There were two fundamental ideas in the code we just wrote, which correspond to the monad operations of return and bind.

The first was upgrading a value from int to int * string by pairing it with the empty string. That's what e does. We could rename it return:

let return (x : int) : int * string =
  (x, "")

This function has the trivial effect of putting a value into the metaphorical box along with the empty log message.

The second idea was factoring out code to handle pattern matching against pairs and string concatenation. Here's that idea expressed as its own function:

let (>>=) (m : int * string) (f : int -> int * string) : int * string =
  let (x, s1) = m in
  let (y, s2) = f x in
  (y, s1 ^ s2)

Using return and >>=, we can re-implement loggable, such that no pairs or pattern matching are ever used in its body:

let loggable (name : string) (f : int -> int) : int * string -> int * string =
  fun m -> 
    m >>= fun x ->
    log name f x >>= fun y ->
    return y

The Writer Monad

The monad we just discovered is usually called the writer monad (as in, "additionally writing to a log or string"). Here's an implementation of the monad signature for it:

module Writer : Monad = struct
  type 'a t = 'a * string

  let return x = (x, "")

  let (>>=) m f =
    let (x, s1) = m in
    let (y, s2) = f x in
    (y, s1 ^ s2)

As we saw with the maybe monad, these are the same implementations of return and >>= as we invented above, but without the type annotations to force them to work only on integers. Indeed, we never needed those annotations; they just helped make the code above a little clearer.

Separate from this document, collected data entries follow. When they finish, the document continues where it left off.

<file path="config.mk">
export PLATFORM = sky130hd
export DESIGN_NAME = mem_axi_rd_arb
export DESIGN_NICKNAME = d
export VERILOG_FILES = /design/src/rtl/mem_axi_rd_arb.sv
export SDC_FILE = /design/constraint.sdc
export NUM_CORES = 1
export LEC_CHECK = 0
export ABC_AREA = 1
export BUFFER_PORTS_ARGS = -buffer_cell sky130_fd_sc_hd__buf_4
export CORE_AREA = 5 5 732 734
export DETAILED_ROUTE_END_ITERATION = 8
export DIE_AREA = 0 0 737 739
export PLACE_DENSITY = 0.3
export SLEW_MARGIN = 25
export SYNTH_ARGS = -nofsm -noshare
export SYNTH_HDL_FRONTEND = slang
export SYNTH_SLANG_ARGS = --single-unit
</file>
<file path="constraint.sdc">
create_clock -name chipset_clk -period 4.46 [get_ports chipset_clk]
set_input_delay 0.223 -clock chipset_clk [delete_from_list [all_inputs] [get_ports chipset_clk]]
set_output_delay 0.223 -clock chipset_clk [all_outputs]
set_load 0.01 [all_outputs]
</file>
--- src/rtl/uop_dispatch.sv ---
// uop_dispatch: single-entry micro-op dispatch register with register/flag busy scoreboard
// and one-hot issue to the functional unit selected by the FU code.
module uop_dispatch #(
    parameter int NUM_FU_P         = 6,
    parameter int WIDTH_FU_P       = 3,
    parameter int NUM_REGS_P       = 16,
    parameter int REG_ADDR_WIDTH_P = 4,
    parameter int NUM_FLAGS_P      = 4,
    parameter int PAYLOAD_WIDTH_P  = 32
) (
    input  logic                        clk_i,
    input  logic                        reset_n_i,
    input  logic                        uop_v_i,
    output logic                        uop_ready_o,
    input  logic                        uop_we_i,
    input  logic [WIDTH_FU_P-1:0]       uop_fu_i,
    input  logic [NUM_FLAGS_P-1:0]      uop_flags_w_i,
    input  logic [NUM_FLAGS_P-1:0]      uop_flags_r_i,
    input  logic [REG_ADDR_WIDTH_P-1:0] uop_dest_i,
    input  logic [REG_ADDR_WIDTH_P-1:0] uop_s1_i,
    input  logic                        uop_s1_v_i,
    input  logic [REG_ADDR_WIDTH_P-1:0] uop_s2_i,
    input  logic                        uop_s2_v_i,
    input  logic [PAYLOAD_WIDTH_P-1:0]  uop_payload_i,
    output logic [NUM_FU_P-1:0]         issue_v_o,
    input  logic [NUM_FU_P-1:0]         fu_ready_i,
    output logic [REG_ADDR_WIDTH_P-1:0] issue_dest_o,
    output logic                        issue_we_o,
    output logic [NUM_FLAGS_P-1:0]      issue_flags_w_o,
    output logic [PAYLOAD_WIDTH_P-1:0]  issue_payload_o,
    input  logic                        wb_v_i,
    input  logic                        wb_we_i,
    input  logic [REG_ADDR_WIDTH_P-1:0] wb_dest_i,
    input  logic [NUM_FLAGS_P-1:0]      wb_flags_i,
    input  logic                        flush_i,
    output logic [15:0]                 stall_cnt_o
);
    localparam logic [WIDTH_FU_P:0] FU_LIM = (WIDTH_FU_P+1)'(NUM_FU_P);

    logic                        held_v, h_we, h_s1_v, h_s2_v;
    logic [WIDTH_FU_P-1:0]       h_fu;
    logic [NUM_FLAGS_P-1:0]      h_flags_w, h_flags_r, fbusy, fbusy_set, fbusy_clr;
    logic [REG_ADDR_WIDTH_P-1:0] h_dest, h_s1, h_s2;
    logic [PAYLOAD_WIDTH_P-1:0]  h_payload;
    logic [NUM_REGS_P-1:0]       busy, busy_set, busy_clr;
    logic [15:0]                 stall_cnt;
    logic                        fu_ok, hazard, fire, accept, stall;

    // Hazards look only at registered busy state, so a writeback wakes a waiter one cycle later.
    assign fu_ok  = {1'b0, h_fu} < FU_LIM;
    assign hazard = (h_s1_v && busy[h_s1]) || (h_s2_v && busy[h_s2]) || (h_we && busy[h_dest]) ||
                    |((h_flags_r | h_flags_w) & fbusy);
    assign issue_v_o = (held_v && !hazard && fu_ok) ? NUM_FU_P'(1) << h_fu : '0;
    // Out-of-range FU codes retire immediately as NOPs without touching the scoreboard.
    assign fire   = held_v && !flush_i && (fu_ok ? |(issue_v_o & fu_ready_i) : 1'b1);
    assign uop_ready_o = !flush_i && (!held_v || fire);
    assign accept = uop_v_i && uop_ready_o;
    assign stall  = held_v && !fire && !flush_i;

    assign busy_set  = (fire && fu_ok && h_we) ? NUM_REGS_P'(1) << h_dest : '0;
    assign busy_clr  = (wb_v_i && wb_we_i) ? NUM_REGS_P'(1) << wb_dest_i : '0;
    assign fbusy_set = (fire && fu_ok) ? h_flags_w : '0;
    assign fbusy_clr = wb_v_i ? wb_flags_i : '0;

    assign issue_dest_o    = h_dest;
    assign issue_we_o      = h_we;
    assign issue_flags_w_o = h_flags_w;
    assign issue_payload_o = h_payload;
    assign stall_cnt_o     = stall_cnt;

    always_ff @(posedge clk_i or negedge reset_n_i) begin
        if (!reset_n_i) begin
            held_v    <= 1'b0;
            h_we      <= 1'b0;
            h_fu      <= '0;
            h_flags_w <= '0;
            h_flags_r <= '0;
            h_dest    <= '0;
            h_s1      <= '0;
            h_s1_v    <= 1'b0;
            h_s2      <= '0;
            h_s2_v    <= 1'b0;
            h_payload <= '0;
            busy      <= '0;
            fbusy     <= '0;
            stall_cnt <= '0;
        end else begin
            held_v <= accept || stall;
            if (accept) begin
                h_we      <= uop_we_i;
                h_fu      <= uop_fu_i;
                h_flags_w <= uop_flags_w_i;
                h_flags_r <= uop_flags_r_i;
                h_dest    <= uop_dest_i;
                h_s1      <= uop_s1_i;
                h_s1_v    <= uop_s1_v_i;
                h_s2      <= uop_s2_i;
                h_s2_v    <= uop_s2_v_i;
                h_payload <= uop_payload_i;
            end
            busy  <= (busy & ~busy_clr) | busy_set;
            fbusy <= (fbusy & ~fbusy_clr) | fbusy_set;
            if (stall && stall_cnt != 16'hFFFF)
                stall_cnt <= stall_cnt + 16'd1;
        end
    end
endmodule
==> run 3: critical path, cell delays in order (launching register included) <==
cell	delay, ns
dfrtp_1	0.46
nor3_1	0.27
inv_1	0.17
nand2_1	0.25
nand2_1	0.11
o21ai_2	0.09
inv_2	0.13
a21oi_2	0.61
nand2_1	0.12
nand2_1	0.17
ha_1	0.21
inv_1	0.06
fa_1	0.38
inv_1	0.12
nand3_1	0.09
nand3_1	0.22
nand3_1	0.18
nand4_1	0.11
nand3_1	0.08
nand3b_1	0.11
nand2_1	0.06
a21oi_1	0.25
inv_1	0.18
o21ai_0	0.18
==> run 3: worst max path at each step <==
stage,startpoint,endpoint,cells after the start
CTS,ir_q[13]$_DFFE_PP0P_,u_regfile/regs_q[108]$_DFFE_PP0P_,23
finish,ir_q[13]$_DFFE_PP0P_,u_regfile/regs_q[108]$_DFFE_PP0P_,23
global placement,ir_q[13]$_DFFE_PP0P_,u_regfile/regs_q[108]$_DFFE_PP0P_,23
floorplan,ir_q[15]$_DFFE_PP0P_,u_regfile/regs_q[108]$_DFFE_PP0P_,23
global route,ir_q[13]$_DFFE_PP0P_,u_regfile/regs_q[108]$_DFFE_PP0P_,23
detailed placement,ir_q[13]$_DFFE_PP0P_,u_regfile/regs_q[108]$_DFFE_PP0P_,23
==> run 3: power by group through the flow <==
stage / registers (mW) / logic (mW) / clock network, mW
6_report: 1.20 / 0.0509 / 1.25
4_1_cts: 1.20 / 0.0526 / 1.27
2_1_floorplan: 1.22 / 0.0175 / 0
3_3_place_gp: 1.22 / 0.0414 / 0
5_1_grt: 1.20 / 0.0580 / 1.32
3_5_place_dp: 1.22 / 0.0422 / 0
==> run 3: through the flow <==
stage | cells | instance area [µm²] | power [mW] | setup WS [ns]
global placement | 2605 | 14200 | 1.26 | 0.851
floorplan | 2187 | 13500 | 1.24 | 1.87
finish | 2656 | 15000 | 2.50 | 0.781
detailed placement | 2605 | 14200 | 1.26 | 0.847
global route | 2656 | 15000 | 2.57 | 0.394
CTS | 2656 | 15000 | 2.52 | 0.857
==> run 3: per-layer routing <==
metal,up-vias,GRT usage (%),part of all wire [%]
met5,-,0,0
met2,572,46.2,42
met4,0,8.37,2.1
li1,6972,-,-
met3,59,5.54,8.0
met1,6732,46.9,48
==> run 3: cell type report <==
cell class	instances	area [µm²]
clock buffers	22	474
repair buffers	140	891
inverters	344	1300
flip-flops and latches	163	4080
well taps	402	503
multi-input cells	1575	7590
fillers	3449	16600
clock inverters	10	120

It's debatable which version of loggable is easier to read. Certainly you need to be comfortable with the monadic style of programming to appreciate the version of it that uses >>=. But if you were developing a much larger code base (i.e., with more functions involving paired strings than just loggable), using the >>= operator is likely to be a good choice: it means the code you write can concentrate on the 'a in the type 'a Writer.t instead of on the strings. In other words, the writer monad will take care of the strings for you, as long as you use return and >>=.